Compensation Structure Analysis
- Mix shift and risk: 2023 equity for Mr. Ghamsari concentrated in time‑based RSUs (4.125M units), while the large founder option award remains entirely performance/market‑based with very high price hurdles and a 2‑year post‑vest holding requirement, aligning upside to long‑term TSR and dampening immediate selling pressure if tranches vest .
- Cash incentives: 2023–2024 $400k bonuses appear retention/discretionary (no disclosed metrics), with 2024–2025 incremental retention tied to continued service through Aug 31, 2025, increasing certainty of near‑term cash compensation vs performance contingency .
- Governance overlay: Independent Compensation Committee chaired by an independent director; use of independent consultant; no tax gross‑ups under 280G (best‑net cutback) .
Risk Indicators & Red Flags
- Pledging of shares: Material alignment concern—Mr. Ghamsari’s shares held of record are pledged as collateral for personal indebtedness (Audit Committee pre‑approval policy exists but pledging still poses potential forced‑sale risk) .
- Dual role and control: CEO/Chair combination in a controlled company with no Lead Independent Director increases key‑man and oversight risk; company states it is not relying on NYSE controlled‑company exemptions .

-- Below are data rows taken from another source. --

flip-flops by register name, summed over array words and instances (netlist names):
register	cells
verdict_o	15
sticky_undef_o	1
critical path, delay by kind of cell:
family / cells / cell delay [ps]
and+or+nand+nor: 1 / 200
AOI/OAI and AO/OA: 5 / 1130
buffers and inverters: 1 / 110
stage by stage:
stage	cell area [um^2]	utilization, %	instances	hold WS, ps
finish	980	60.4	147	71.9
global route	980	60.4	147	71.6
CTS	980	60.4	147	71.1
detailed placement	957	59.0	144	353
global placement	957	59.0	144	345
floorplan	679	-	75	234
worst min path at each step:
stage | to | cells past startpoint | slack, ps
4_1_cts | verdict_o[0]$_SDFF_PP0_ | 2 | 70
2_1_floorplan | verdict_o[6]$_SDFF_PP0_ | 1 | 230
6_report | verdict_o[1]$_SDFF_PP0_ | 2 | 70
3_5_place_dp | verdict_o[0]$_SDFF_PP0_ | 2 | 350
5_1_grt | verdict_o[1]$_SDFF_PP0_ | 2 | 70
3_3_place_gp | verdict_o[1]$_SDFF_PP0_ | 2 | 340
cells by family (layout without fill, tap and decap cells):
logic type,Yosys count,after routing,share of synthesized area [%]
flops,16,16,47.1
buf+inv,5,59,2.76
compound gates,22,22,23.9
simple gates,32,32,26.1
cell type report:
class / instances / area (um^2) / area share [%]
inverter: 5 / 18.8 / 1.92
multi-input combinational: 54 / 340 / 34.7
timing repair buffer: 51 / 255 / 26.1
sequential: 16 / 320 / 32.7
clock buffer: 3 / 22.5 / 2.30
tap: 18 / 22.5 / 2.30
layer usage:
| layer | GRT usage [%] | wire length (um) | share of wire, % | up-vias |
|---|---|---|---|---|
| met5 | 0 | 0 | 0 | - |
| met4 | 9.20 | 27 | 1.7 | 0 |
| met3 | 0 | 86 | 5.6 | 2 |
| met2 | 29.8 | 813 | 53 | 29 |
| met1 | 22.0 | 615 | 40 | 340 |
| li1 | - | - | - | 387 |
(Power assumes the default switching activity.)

- Equity overhang/vesting cadence: 4.125M time‑based RSUs vest quarterly through 2027; upcoming scheduled settlements can create predictable selling windows/pressure absent 10b5‑1 discipline .
- Filing timeliness: One late Form 4 in 2024 noted in proxy (administrative risk indicator) .
Investment Implications
- Alignment vs dilution: The founder option’s high hurdles and 2‑year holding reduce near‑term dilution and tie realized value to outsized stock performance; however, given current trading levels, realizable value is largely from time‑based RSUs in the medium term, which can introduce incremental sell‑pressure as they vest .

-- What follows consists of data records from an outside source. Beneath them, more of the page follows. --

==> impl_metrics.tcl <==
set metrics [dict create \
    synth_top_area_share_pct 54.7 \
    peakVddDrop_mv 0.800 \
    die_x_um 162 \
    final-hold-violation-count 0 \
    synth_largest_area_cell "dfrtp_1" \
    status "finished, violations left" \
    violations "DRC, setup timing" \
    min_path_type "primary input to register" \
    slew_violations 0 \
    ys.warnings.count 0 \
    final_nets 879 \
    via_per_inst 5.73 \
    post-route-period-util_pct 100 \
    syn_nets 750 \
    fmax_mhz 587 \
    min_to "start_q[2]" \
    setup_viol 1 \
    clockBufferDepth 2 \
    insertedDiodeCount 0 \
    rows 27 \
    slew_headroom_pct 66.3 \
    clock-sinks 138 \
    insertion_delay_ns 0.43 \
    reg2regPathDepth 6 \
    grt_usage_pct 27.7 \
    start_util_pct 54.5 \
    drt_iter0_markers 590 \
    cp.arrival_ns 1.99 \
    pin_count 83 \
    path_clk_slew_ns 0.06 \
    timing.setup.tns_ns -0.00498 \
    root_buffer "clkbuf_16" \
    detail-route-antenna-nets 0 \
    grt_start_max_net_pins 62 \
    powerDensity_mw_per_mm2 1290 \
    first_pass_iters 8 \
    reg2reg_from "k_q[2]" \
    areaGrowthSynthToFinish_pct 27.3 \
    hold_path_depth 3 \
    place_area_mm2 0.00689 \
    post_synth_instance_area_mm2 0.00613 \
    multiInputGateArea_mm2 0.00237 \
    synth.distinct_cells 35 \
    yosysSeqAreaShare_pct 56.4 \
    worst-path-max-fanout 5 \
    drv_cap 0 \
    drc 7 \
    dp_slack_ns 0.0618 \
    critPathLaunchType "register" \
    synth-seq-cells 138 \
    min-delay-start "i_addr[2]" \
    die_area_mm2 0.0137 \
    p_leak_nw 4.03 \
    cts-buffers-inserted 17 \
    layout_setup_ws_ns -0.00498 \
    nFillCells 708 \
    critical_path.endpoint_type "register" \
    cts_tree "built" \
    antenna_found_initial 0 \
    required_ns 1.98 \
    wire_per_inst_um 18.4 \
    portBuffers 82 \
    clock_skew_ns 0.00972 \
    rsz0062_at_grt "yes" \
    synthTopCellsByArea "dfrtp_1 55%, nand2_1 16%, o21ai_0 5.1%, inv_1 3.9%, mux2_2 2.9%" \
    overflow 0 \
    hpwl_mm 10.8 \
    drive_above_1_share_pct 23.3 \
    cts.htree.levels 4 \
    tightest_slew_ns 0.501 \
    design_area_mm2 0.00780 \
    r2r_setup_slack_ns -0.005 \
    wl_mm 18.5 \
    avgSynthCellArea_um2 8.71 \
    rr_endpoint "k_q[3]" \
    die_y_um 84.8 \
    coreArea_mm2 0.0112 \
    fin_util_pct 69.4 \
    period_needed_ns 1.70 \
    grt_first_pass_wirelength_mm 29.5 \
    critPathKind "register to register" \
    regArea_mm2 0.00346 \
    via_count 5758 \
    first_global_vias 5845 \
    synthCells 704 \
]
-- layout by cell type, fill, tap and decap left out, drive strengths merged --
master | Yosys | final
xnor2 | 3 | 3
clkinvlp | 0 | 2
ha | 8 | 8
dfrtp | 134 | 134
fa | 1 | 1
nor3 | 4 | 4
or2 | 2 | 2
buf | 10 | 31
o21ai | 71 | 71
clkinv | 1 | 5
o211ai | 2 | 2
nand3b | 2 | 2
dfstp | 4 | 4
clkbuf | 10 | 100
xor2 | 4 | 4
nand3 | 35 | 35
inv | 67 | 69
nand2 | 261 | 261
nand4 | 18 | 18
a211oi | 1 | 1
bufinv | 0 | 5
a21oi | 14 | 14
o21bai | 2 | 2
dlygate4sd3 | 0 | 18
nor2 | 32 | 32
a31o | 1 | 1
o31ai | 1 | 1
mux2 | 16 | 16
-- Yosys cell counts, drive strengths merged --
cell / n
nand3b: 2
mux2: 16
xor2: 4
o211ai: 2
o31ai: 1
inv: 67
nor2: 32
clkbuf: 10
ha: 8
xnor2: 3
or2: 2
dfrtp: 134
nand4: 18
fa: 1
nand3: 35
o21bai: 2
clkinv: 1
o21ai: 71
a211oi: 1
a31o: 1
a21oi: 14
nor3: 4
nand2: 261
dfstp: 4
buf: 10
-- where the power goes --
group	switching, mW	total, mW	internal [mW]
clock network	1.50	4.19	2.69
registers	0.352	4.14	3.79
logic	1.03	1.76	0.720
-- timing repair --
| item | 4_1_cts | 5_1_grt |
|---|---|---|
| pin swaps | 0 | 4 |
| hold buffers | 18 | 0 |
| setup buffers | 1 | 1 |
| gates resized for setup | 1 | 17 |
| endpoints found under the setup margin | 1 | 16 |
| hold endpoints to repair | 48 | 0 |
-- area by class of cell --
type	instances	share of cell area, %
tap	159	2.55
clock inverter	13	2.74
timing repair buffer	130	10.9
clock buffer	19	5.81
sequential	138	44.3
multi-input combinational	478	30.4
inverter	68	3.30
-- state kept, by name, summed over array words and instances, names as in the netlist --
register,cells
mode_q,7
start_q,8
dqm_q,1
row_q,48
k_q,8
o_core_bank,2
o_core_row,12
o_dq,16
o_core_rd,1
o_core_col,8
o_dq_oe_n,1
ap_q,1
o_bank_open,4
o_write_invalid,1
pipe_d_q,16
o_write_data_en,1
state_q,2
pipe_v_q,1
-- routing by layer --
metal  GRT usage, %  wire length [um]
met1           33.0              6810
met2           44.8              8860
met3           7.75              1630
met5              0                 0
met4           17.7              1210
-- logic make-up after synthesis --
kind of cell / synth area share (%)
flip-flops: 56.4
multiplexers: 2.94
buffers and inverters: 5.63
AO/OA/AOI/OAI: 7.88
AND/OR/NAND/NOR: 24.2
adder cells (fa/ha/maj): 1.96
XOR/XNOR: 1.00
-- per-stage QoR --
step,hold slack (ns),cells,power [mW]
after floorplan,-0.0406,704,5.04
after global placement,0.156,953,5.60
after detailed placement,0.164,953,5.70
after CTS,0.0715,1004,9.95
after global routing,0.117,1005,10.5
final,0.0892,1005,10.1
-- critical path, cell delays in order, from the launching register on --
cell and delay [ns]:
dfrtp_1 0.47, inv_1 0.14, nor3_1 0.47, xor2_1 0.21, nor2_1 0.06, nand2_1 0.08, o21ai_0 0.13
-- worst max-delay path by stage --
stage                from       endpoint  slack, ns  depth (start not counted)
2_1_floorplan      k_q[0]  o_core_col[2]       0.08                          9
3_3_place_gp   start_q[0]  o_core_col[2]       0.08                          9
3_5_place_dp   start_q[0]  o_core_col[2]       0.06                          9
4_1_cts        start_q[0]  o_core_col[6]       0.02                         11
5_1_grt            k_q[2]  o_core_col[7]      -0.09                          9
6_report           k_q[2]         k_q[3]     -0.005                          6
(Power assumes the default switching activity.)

- Retention outlook: 2024–2025 cash incentives are conditioned on continued service through Aug 31, 2025, enhancing retention into 2H25; change‑in‑control protection is double‑trigger with full equity acceleration, a customary but meaningful M&A consideration .
- Governance/oversight: Concentrated voting control and combined CEO/Chair role without a Lead Independent Director heighten governance risk; mitigating factors include fully independent key committees and stated non‑reliance on NYSE controlled‑company exemptions .
- Operating signals: Management commentary and 2025 results highlight improving profitability and sales momentum (Q2 RPO record; Q3 non‑GAAP operating profit), which, if sustained, support value‑creation narratives underpinning equity awards designed to reward durable growth .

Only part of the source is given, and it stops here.